Blocks and Threads

When a kernel method is executed, the execution is distributed over a grid of thread blocks as illustrated below in Fig. 2.2. Each of the thread blocks contains a subset of parallel CUDA threads which all in turn execute the kernel method.

Grid ... Block (0,0) ... Block (1,0) ... Block (2,0) ... Block (3,0) ... Block (0,1) ... Block (1,1) ... Block (2,1) ... Block (3,1)

Blocks

Within the CUDA grid, thread blocks can be arranged into a one-dimensional, two- dimensional or three-dimensional formation [30] (an example of a two-dimensional arrangement can be seen in Fig. 2.2). Each thread block contains a number of parallel threads that can only directly interact with threads within the thread block. Each block has a unique position in the grid and this can be determined at run time by each thread. The number of thread blocks and their dimensional arrangement can be defined by the application before or after compilation and will vary depending on the usage. For example, when working with images, a 2-dimensional arrangement is best suited as this matches the two-dimensional array holding the pixel data (although a one-dimensional array could be used with additional calculations to determine the position of the block within the grid).
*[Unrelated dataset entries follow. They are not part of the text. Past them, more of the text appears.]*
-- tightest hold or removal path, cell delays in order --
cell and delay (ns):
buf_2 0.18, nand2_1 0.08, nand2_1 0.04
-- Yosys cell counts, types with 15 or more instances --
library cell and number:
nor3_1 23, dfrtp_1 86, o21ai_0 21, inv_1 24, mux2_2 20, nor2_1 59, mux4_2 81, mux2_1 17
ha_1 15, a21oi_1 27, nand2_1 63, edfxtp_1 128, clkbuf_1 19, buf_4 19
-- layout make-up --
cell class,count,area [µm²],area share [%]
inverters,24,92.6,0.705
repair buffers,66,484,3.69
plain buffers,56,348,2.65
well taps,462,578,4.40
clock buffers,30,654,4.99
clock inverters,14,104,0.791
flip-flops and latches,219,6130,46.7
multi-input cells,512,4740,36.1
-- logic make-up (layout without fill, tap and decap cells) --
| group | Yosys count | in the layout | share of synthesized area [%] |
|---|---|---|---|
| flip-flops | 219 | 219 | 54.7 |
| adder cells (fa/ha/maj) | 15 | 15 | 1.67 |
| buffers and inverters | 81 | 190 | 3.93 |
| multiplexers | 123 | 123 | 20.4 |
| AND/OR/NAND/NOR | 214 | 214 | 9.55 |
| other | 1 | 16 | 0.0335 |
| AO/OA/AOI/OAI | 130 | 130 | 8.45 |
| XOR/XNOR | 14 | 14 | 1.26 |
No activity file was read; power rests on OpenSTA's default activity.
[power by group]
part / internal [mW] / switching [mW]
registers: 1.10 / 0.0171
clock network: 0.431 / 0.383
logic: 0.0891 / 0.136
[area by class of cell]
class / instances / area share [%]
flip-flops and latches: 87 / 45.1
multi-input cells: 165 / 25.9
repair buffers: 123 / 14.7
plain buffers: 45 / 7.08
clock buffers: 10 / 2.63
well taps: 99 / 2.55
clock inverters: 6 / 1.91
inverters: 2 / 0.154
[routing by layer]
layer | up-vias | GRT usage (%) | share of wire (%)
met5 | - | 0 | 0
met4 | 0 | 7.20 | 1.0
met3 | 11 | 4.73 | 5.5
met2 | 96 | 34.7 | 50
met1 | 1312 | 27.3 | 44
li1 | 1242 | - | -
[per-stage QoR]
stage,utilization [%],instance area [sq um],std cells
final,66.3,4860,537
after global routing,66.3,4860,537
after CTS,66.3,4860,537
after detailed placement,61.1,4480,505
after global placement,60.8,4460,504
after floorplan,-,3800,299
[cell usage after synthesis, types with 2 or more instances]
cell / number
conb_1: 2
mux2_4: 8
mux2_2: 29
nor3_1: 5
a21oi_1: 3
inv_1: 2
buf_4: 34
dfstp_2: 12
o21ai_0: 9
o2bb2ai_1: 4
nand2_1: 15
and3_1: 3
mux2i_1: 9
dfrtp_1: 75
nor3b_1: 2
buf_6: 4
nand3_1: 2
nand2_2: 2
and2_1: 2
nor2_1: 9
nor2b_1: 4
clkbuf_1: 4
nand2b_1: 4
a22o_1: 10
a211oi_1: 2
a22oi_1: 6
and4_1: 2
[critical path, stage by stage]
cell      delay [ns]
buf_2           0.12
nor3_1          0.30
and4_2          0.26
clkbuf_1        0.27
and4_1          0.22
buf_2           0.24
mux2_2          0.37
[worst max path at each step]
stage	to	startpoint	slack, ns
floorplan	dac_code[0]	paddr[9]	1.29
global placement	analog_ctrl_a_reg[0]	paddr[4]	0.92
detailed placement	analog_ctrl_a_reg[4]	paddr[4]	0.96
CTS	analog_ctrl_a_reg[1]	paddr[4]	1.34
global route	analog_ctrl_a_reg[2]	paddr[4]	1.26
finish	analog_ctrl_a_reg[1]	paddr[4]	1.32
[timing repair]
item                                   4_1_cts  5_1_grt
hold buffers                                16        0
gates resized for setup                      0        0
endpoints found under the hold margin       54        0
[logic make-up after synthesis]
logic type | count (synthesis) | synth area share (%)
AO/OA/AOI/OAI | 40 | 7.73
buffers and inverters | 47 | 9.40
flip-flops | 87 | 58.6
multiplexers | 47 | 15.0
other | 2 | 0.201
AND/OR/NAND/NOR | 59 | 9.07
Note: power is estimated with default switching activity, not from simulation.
**src/beis_pkg.sv**
```systemverilog
// Constants, types and helpers shared by the tester error and status logic
package beis_pkg;

   localparam int unsigned AW          = 8;
   localparam int unsigned DW          = 8;

   // Register offsets
   localparam logic [AW-1:0] OFF_ERR_CTRL   = 8'h32;
   localparam logic [AW-1:0] OFF_ALT_CNT    = 8'h33;
   localparam logic [AW-1:0] OFF_STAT_LIVE  = 8'h38;
   localparam logic [AW-1:0] OFF_STAT_LATCH = 8'h39;
   localparam logic [AW-1:0] OFF_IRQ_EN     = 8'h3A;
   localparam logic [DW-1:0] RST_BYTE       = 8'h00;

   // error_insert_control fields
   localparam int unsigned B_SINGLE    = 0;
   localparam int unsigned RATE_LSB    = 1;
   localparam int unsigned RATE_W      = 3;
   localparam int unsigned CTRL_W      = 4;

   // pattern_status_live bit positions
   localparam int unsigned ST_SYNC     = 0;
   localparam int unsigned ST_ECO      = 1;
   localparam int unsigned ST_BCO      = 2;
   localparam int unsigned ST_ZERO     = 4;
   localparam int unsigned ST_ONE      = 5;

   // pattern_status_latched / irq enable bit positions
   localparam int unsigned LT_SYNC     = 0;
   localparam int unsigned LT_ECO      = 1;
   localparam int unsigned LT_BCO      = 2;
   localparam int unsigned LT_BED      = 3;
   localparam int unsigned LT_ZERO     = 4;
   localparam int unsigned LT_ONE      = 5;
   localparam int unsigned LATCH_W     = 6;
   localparam int unsigned IRQ_SRC_W   = 4;

   // Receive thresholds and widths
   localparam logic [5:0] SYNC_MATCH_N = 6'h20;
   localparam int unsigned WIN_N       = 64;
   localparam logic [6:0] LOSS_ERR_N   = 7'h06;
   localparam logic [5:0] RUN_N        = 6'h20;
   localparam int unsigned ERR_CNT_W   = 24;
   localparam int unsigned BIT_CNT_W   = 32;

   // Generator side
   localparam logic [3:0] WORD_LAST    = 4'hF;
   localparam int unsigned PS_W        = 3;
   localparam logic [PS_W-1:0] PS_ALT  = 3'h1;
   localparam int unsigned DEC_W       = 24;

   typedef enum logic {SYNC_HUNT, SYNC_LOCK} beis_sync_t;

   // Last count of the decade counter for each rate code
   function automatic logic [DEC_W-1:0] rate_limit(
      input logic [RATE_W-1:0] code);
      unique case (code)
         3'h1:    rate_limit = 24'h000009;
         3'h2:    rate_limit = 24'h000063;
         3'h3:    rate_limit = 24'h0003E7;
         3'h4:    rate_limit = 24'h00270F;
         3'h5:    rate_limit = 24'h01869F;
         3'h6:    rate_limit = 24'h0F423F;
         3'h7:    rate_limit = 24'h98967F;
         default: rate_limit = 24'h000000;
      endcase
   endfunction

endpackage

```
**src/beis_ins_if.sv**
```systemverilog
// Link between the control logic and the error inserter
`timescale 1ns/1ns
interface beis_ins_if;
   import beis_pkg::*;
   logic              bit_en;
   logic              bit_in;
   logic              bit_out;
   logic [RATE_W-1:0] rate_code;
   logic              single_req;
   modport ctrl (output bit_en, bit_in, rate_code, single_req,
                 input  bit_out);
   modport ins  (input  bit_en, bit_in, rate_code, single_req,
                 output bit_out);
endinterface

```
**src/beis_top.sv**
```systemverilog
// Tester error insertion, receive detectors and latched status block
`timescale 1ns/1ns
module beis_top (
   input  wire logic                  i_ref_clk,     // 50 MHz clock
   input  wire logic                  i_rst_n,       // Async reset
   input  wire logic [beis_pkg::AW-1:0] i_addr,      // Register address
   input  wire logic [beis_pkg::DW-1:0] i_wdata,     // Write data
   input  wire logic                  i_wr,          // Write strobe
   input  wire logic                  i_rd,          // Read strobe
   output logic [beis_pkg::DW-1:0]    o_rdata,       // Read data, next cycle
   input  wire logic [beis_pkg::PS_W-1:0] i_pattern_sel, // Pattern kind
   input  wire logic                  i_tx_restart,  // Generator reload
   input  wire logic                  i_tx_bit_en,   // Generated bit valid
   input  wire logic                  i_tx_bit,      // Generated bit
   output logic                       o_tx_bit,      // Bit with errors
   output logic                       o_alt_upper_word, // Send high word
   input  wire logic                  i_rx_bit_en,   // Received bit valid
   input  wire logic                  i_rx_bit,      // Received bit
   input  wire logic                  i_rx_expected, // Expected bit
   input  wire logic                  i_count_load,  // Count load level
   input  wire logic                  i_tester_irq_master_en, // Interrupt master en
   output logic [beis_pkg::BIT_CNT_W-1:0] o_bit_count, // Loaded bit count
   output logic [beis_pkg::ERR_CNT_W-1:0] o_err_count, // Loaded err count
   output logic                       o_irq          // Interrupt, high
);
   import beis_pkg::*;

   function automatic logic reg_hit(input logic [AW-1:0] a,
                                    input logic [AW-1:0] off);
      reg_hit = (a == off);
   endfunction

   // Host registers
   logic [CTRL_W-1:0]    err_ctrl_r;
   logic [DW-1:0]        alt_word_repeat_r;
   logic [IRQ_SRC_W-1:0] irq_en_r;
   logic [LATCH_W-1:0]   latch_r;
   logic [LATCH_W-1:0]   latch_set;
   logic [LATCH_W-1:0]   latch_clr;
   logic [DW-1:0]        rdata_nxt;

   // Edge detection
   logic single_q_r;
   logic load_q_r;
   logic single_rise;
   logic load_rise;

   // Generator side
   logic [3:0]  word_bit_r;
   logic [DW-1:0] rep_r;
   logic        upper_r;
   logic        alt_mode;

   // Receive side
   beis_sync_t           sync_state_r;
   logic [5:0]           match_run_r;
   logic [WIN_N-1:0]     win_r;
   logic [6:0]           win_cnt_r;
   logic [6:0]           win_cnt_nxt;
   logic                 mis;
   logic                 sync_live;
   logic                 sync_q_r;
   logic [BIT_CNT_W-1:0] bit_cnt_r;
   logic [ERR_CNT_W-1:0] err_cnt_r;
   logic                 bit_sat;
   logic                 err_sat;
   logic                 bit_sat_q_r;
   logic                 err_sat_q_r;
   logic [5:0]           zero_run_r;
   logic [5:0]           one_run_r;
   logic                 all_zero;
   logic                 all_one;

   beis_ins_if ins_if ();

   assign single_rise = err_ctrl_r[B_SINGLE] & ~single_q_r;
   assign load_rise   = i_count_load & ~load_q_r;

   assign ins_if.bit_en     = i_tx_bit_en;
   assign ins_if.bit_in     = i_tx_bit;
   assign ins_if.rate_code  = err_ctrl_r[RATE_LSB +: RATE_W];
   assign ins_if.single_req = single_rise;
   assign o_tx_bit          = ins_if.bit_out;

   beis_err_insert u_ins (
      .i_ref_clk (i_ref_clk),
      .i_rst_n   (i_rst_n),
      .io_ins    (ins_if)
   );

   // Register writes
   always_ff @(posedge i_ref_clk or negedge i_rst_n) begin
      if (!i_rst_n) begin
         err_ctrl_r        <= '0;
         alt_word_repeat_r <= RST_BYTE;
         irq_en_r          <= '0;
      end else if (i_wr) begin
         if (reg_hit(i_addr, OFF_ERR_CTRL)) begin
            err_ctrl_r <= i_wdata[CTRL_W-1:0];
         end
         if (reg_hit(i_addr, OFF_ALT_CNT)) begin
            alt_word_repeat_r <= i_wdata;
         end
         if (reg_hit(i_addr, OFF_IRQ_EN)) begin
            irq_en_r <= i_wdata[IRQ_SRC_W-1:0];
         end
      end
   end

   always_ff @(posedge i_ref_clk or negedge i_rst_n) begin
      if (!i_rst_n) begin
         single_q_r <= 1'b0;
         load_q_r   <= 1'b0;
      end else begin
         single_q_r <= err_ctrl_r[B_SINGLE];
         load_q_r   <= i_count_load;
      end
   end

   // Read mux; unmapped addresses read zero
   always_comb begin
      rdata_nxt = RST_BYTE;
      if (reg_hit(i_addr, OFF_ERR_CTRL)) begin
         rdata_nxt[CTRL_W-1:0] = err_ctrl_r;
      end else if (reg_hit(i_addr, OFF_ALT_CNT)) begin
         rdata_nxt = alt_word_repeat_r;
      end else if (reg_hit(i_addr, OFF_STAT_LIVE)) begin
         rdata_nxt[ST_SYNC] = sync_live;
         rdata_nxt[ST_ECO]  = err_sat;
         rdata_nxt[ST_BCO]  = bit_sat;
         rdata_nxt[ST_ZERO] = all_zero;
         rdata_nxt[ST_ONE]  = all_one;
      end else if (reg_hit(i_addr, OFF_STAT_LATCH)) begin
         rdata_nxt[LATCH_W-1:0] = latch_r;
      end else if (reg_hit(i_addr, OFF_IRQ_EN)) begin
         rdata_nxt[IRQ_SRC_W-1:0] = irq_en_r;
      end
   end

   // Data stands only in the cycle after the strobe
   always_ff @(posedge i_ref_clk or negedge i_rst_n) begin
      if (!i_rst_n) begin
         o_rdata <= RST_BYTE;
      end else begin
         o_rdata <= i_rd ? rdata_nxt : RST_BYTE;
      end
   end

   // Alternating-word sequencing, idle outside that mode
   assign alt_mode = (i_pattern_sel == PS_ALT);

   always_ff @(posedge i_ref_clk or negedge i_rst_n) begin
      if (!i_rst_n) begin
         word_bit_r <= '0;
         rep_r      <= '0;
         upper_r    <= 1'b0;
      end else if (i_tx_restart || !alt_mode) begin
         word_bit_r <= '0;
         rep_r      <= '0;
         upper_r    <= 1'b0;
      end else if (i_tx_bit_en) begin
         word_bit_r <= word_bit_r + 1'b1;
         if (word_bit_r == WORD_LAST) begin
            if (rep_r == alt_word_repeat_r) begin
               rep_r   <= '0;
               upper_r <= ~upper_r;
            end else begin
               rep_r <= rep_r + 1'b1;
            end
         end
      end
   end

   assign o_alt_upper_word = upper_r;

   // Lock hunting and loss window
   assign mis         = i_rx_bit ^ i_rx_expected;
   assign sync_live   = (sync_state_r == SYNC_LOCK);
   assign win_cnt_nxt = win_cnt_r + {6'h00, mis} - {6'h00, win_r[WIN_N-1]};

   always_ff @(posedge i_ref_clk or negedge i_rst_n) begin
      if (!i_rst_n) begin
         sync_state_r <= SYNC_HUNT;
         match_run_r  <= '0;
         win_r        <= '0;
         win_cnt_r    <= '0;
      end else if (i_rx_bit_en) begin
         unique case (sync_state_r)
            SYNC_HUNT: begin
               win_r     <= '0;
               win_cnt_r <= '0;
               if (mis) begin
                  match_run_r <= '0;
               end else if (match_run_r == SYNC_MATCH_N - 6'h01) begin
                  sync_state_r <= SYNC_LOCK;
                  match_run_r  <= '0;
               end else begin
                  match_run_r <= match_run_r + 1'b1;
               end
            end
            SYNC_LOCK: begin
               win_r     <= {win_r[WIN_N-2:0], mis};
               win_cnt_r <= win_cnt_nxt;
               if (win_cnt_nxt >= LOSS_ERR_N) begin
                  sync_state_r <= SYNC_HUNT;
               end
            end
         endcase
      end
   end

   // Saturating counters, copied out and cleared by count load
   assign bit_sat = &bit_cnt_r;
   assign err_sat = &err_cnt_r;

   always_ff @(posedge i_ref_clk or negedge i_rst_n) begin
      if (!i_rst_n) begin
         bit_cnt_r   <= '0;
         err_cnt_r   <= '0;
         o_bit_count <= '0;
         o_err_count <= '0;
      end else if (load_rise) begin
         o_bit_count <= bit_cnt_r;
         o_err_count <= err_cnt_r;
         bit_cnt_r   <= '0;
         err_cnt_r   <= '0;
      end else if (i_rx_bit_en && sync_live) begin
         if (!bit_sat) begin
            bit_cnt_r <= bit_cnt_r + 1'b1;
         end
         if (mis && !err_sat) begin
            err_cnt_r <= err_cnt_r + 1'b1;
         end
      end
   end

   // Run detectors for all-zero and all-one streams
   assign all_zero = (zero_run_r == RUN_N);
   assign all_one  = (one_run_r == RUN_N);

   always_ff @(posedge i_ref_clk or negedge i_rst_n) begin
      if (!i_rst_n) begin
         zero_run_r <= '0;
         one_run_r  <= '0;
      end else if (i_rx_bit_en) begin
         if (i_rx_bit) begin
            zero_run_r <= '0;
            one_run_r  <= all_one ? one_run_r : one_run_r + 1'b1;
         end else begin
            one_run_r  <= '0;
            zero_run_r <= all_zero ? zero_run_r : zero_run_r + 1'b1;
         end
      end
   end

   // Latched flags; a set in the clearing cycle wins
   always_comb begin
      latch_set          = '0;
      latch_set[LT_SYNC] = sync_live ^ sync_q_r;
      latch_set[LT_ECO]  = err_sat & ~err_sat_q_r;
      latch_set[LT_BCO]  = bit_sat & ~bit_sat_q_r;
      latch_set[LT_BED]  = i_rx_bit_en & sync_live & mis;
      latch_set[LT_ZERO] = all_zero;
      latch_set[LT_ONE]  = all_one;
      latch_clr = '0;
      if (i_wr && reg_hit(i_addr, OFF_STAT_LATCH)) begin
         latch_clr = i_wdata[LATCH_W-1:0];
      end
   end

   always_ff @(posedge i_ref_clk or negedge i_rst_n) begin
      if (!i_rst_n) begin
         latch_r     <= '0;
         sync_q_r    <= 1'b0;
         err_sat_q_r <= 1'b0;
         bit_sat_q_r <= 1'b0;
      end else begin
         latch_r     <= (latch_r & ~latch_clr) | latch_set;
         sync_q_r    <= sync_live;
         err_sat_q_r <= err_sat;
         bit_sat_q_r <= bit_sat;
      end
   end

   // Only the low four flags can reach the interrupt
   always_ff @(posedge i_ref_clk or negedge i_rst_n) begin
      if (!i_rst_n) begin
         o_irq <= 1'b0;
      end else begin
         o_irq <= i_tester_irq_master_en &
                  (|(latch_r[IRQ_SRC_W-1:0] & irq_en_r));
      end
   end
endmodule // beis_top

```
**src/beis_err_insert.sv**
```systemverilog
// Single and rate-based bit error inserter on the generated stream
`timescale 1ns/1ns
module beis_err_insert (
   input  wire logic i_ref_clk,   // System clock
   input  wire logic i_rst_n,     // Async reset, active low
   beis_ins_if.ins   io_ins       // Stream and insertion controls
);
   import beis_pkg::*;

   logic [DEC_W-1:0]  dec_r;
   logic [RATE_W-1:0] rate_q_r;
   logic              single_pend_r;
   logic              bit_out_r;
   logic              rate_hit;
   logic              rate_same;

   assign rate_same = (io_ins.rate_code == rate_q_r);
   assign rate_hit  = (io_ins.rate_code != '0) && rate_same &&
                      (dec_r == rate_limit(io_ins.rate_code));
   assign io_ins.bit_out = bit_out_r;

   // Decade counter of generated bits, restarted on a rate change
   always_ff @(posedge i_ref_clk or negedge i_rst_n) begin
      if (!i_rst_n) begin
         dec_r    <= '0;
         rate_q_r <= '0;
      end else begin
         rate_q_r <= io_ins.rate_code;
         if (!rate_same) begin
            dec_r <= '0;
         end else if (io_ins.bit_en) begin
            dec_r <= rate_hit ? '0 : dec_r + 1'b1;
         end
      end
   end

   // A request landing with a bit is kept for the following bit
   always_ff @(posedge i_ref_clk or negedge i_rst_n) begin
      if (!i_rst_n) begin
         single_pend_r <= 1'b0;
      end else if (io_ins.single_req) begin
         single_pend_r <= 1'b1;
      end else if (io_ins.bit_en) begin
         single_pend_r <= 1'b0;
      end
   end

   always_ff @(posedge i_ref_clk or negedge i_rst_n) begin
      if (!i_rst_n) begin
         bit_out_r <= 1'b0;
      end else if (io_ins.bit_en) begin
         bit_out_r <= io_ins.bit_in ^ (rate_hit | single_pend_r);
      end
   end
endmodule // beis_err_insert

```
NVIDIA note [30] that thread blocks must be required to execute independently and this is key to the mapping of thread blocks to SMs. There can be no inferred or presumed order of execution and parallelism between thread blocks. As a result each block must be self contained. The number of thread blocks chosen for each kernel execution should be sufficiently high so as to utilise all of the parallel cores available. During execution we must assume that each block could be the first or the last block to execute. This execution independence allows blocks to be distributed across a variable number of processing elements and executed in parallel [30]. However, as multiple blocks can execute in parallel we must be aware of data integrity when accessing memory outside of the block thus necessitating the use of atomic operators (see 2.3.3) that respect the order of access. Farber notes [29] that NVIDIA’s insistence on thread block independence might also be indicative of transparent scheduling execution across multiple devices in future releases.

Threads

Within each thread block is a collection of parallel threads. Older cards such

as the G80 can support up to 768 parallel threads per block and more recent Fermi cards increased that limit to 1024. The total number of threads per kernel execution is equal to the number of threads per thread block multiplied by the

number of thread blocks. For example executing 128 thread blocks each with 1024 threads would result in 131072 threads each executing the same kernel. Each parallel thread is only able to communicate with other threads in that block and this is facilitated by shared memory. Within a block, threads execute in parallel in smaller sub-blocks known as warps. Each thread warp contains either 16 or 32 threads depending on the compute version and generation of CUDA GPU. There is no guarantee as to what order the warps will execute in; however, within a warp threads can communicate directly with each other using warp level primitives such

as ballot(). As with thread blocks, the number of threads per block is configurable

at runtime but each thread block must have the same number of threads. As a general rule, CUDA applications must keep the GPU busy and achieve a high level of occupancy. NVIDIA recommend that at least 64 threads are used per thread block [30]. Threads can also be configured into a one-dimensional, two-dimensional or three-dimensional formation. The arrangement of threads within a thread block is user configurable and certain configurations may suit particular applications [30]. For optimum performance, all threads within a warp must follow the same execution path. Developers must pay attention to the control flow of each warp so as to avoid branching conditional statements. For example, if statements may cause the warp to branch as CUDA cannot process the resulting multiple paths from this branching statement in parallel. When threads follow different execution paths within a warp, the execution is serialised resulting in a loss of parallelism within the warp until after the branching region has finished execution. This process of warp serialisation due to branching is known as warp divergence and must be avoided if possible. To avoid warp divergence we must ensure that all threads strictly follow the same control flow throughout the kernel execution even if this results in performing redundant computation to align all threads within the warp.

The CUDA programming model allows applications to support fine-grained parallelism capable of instantiating hundreds of thousands of parallel threads for execution on a single task. In contrast CPU applications often apply coarse-grained parallelism typically focusing a significantly lower number of threads on distinctly different tasks. As each of the threads executes the same kernel, we can classify this parallel model of execution as single-program, multiple-data (SPMD) [5].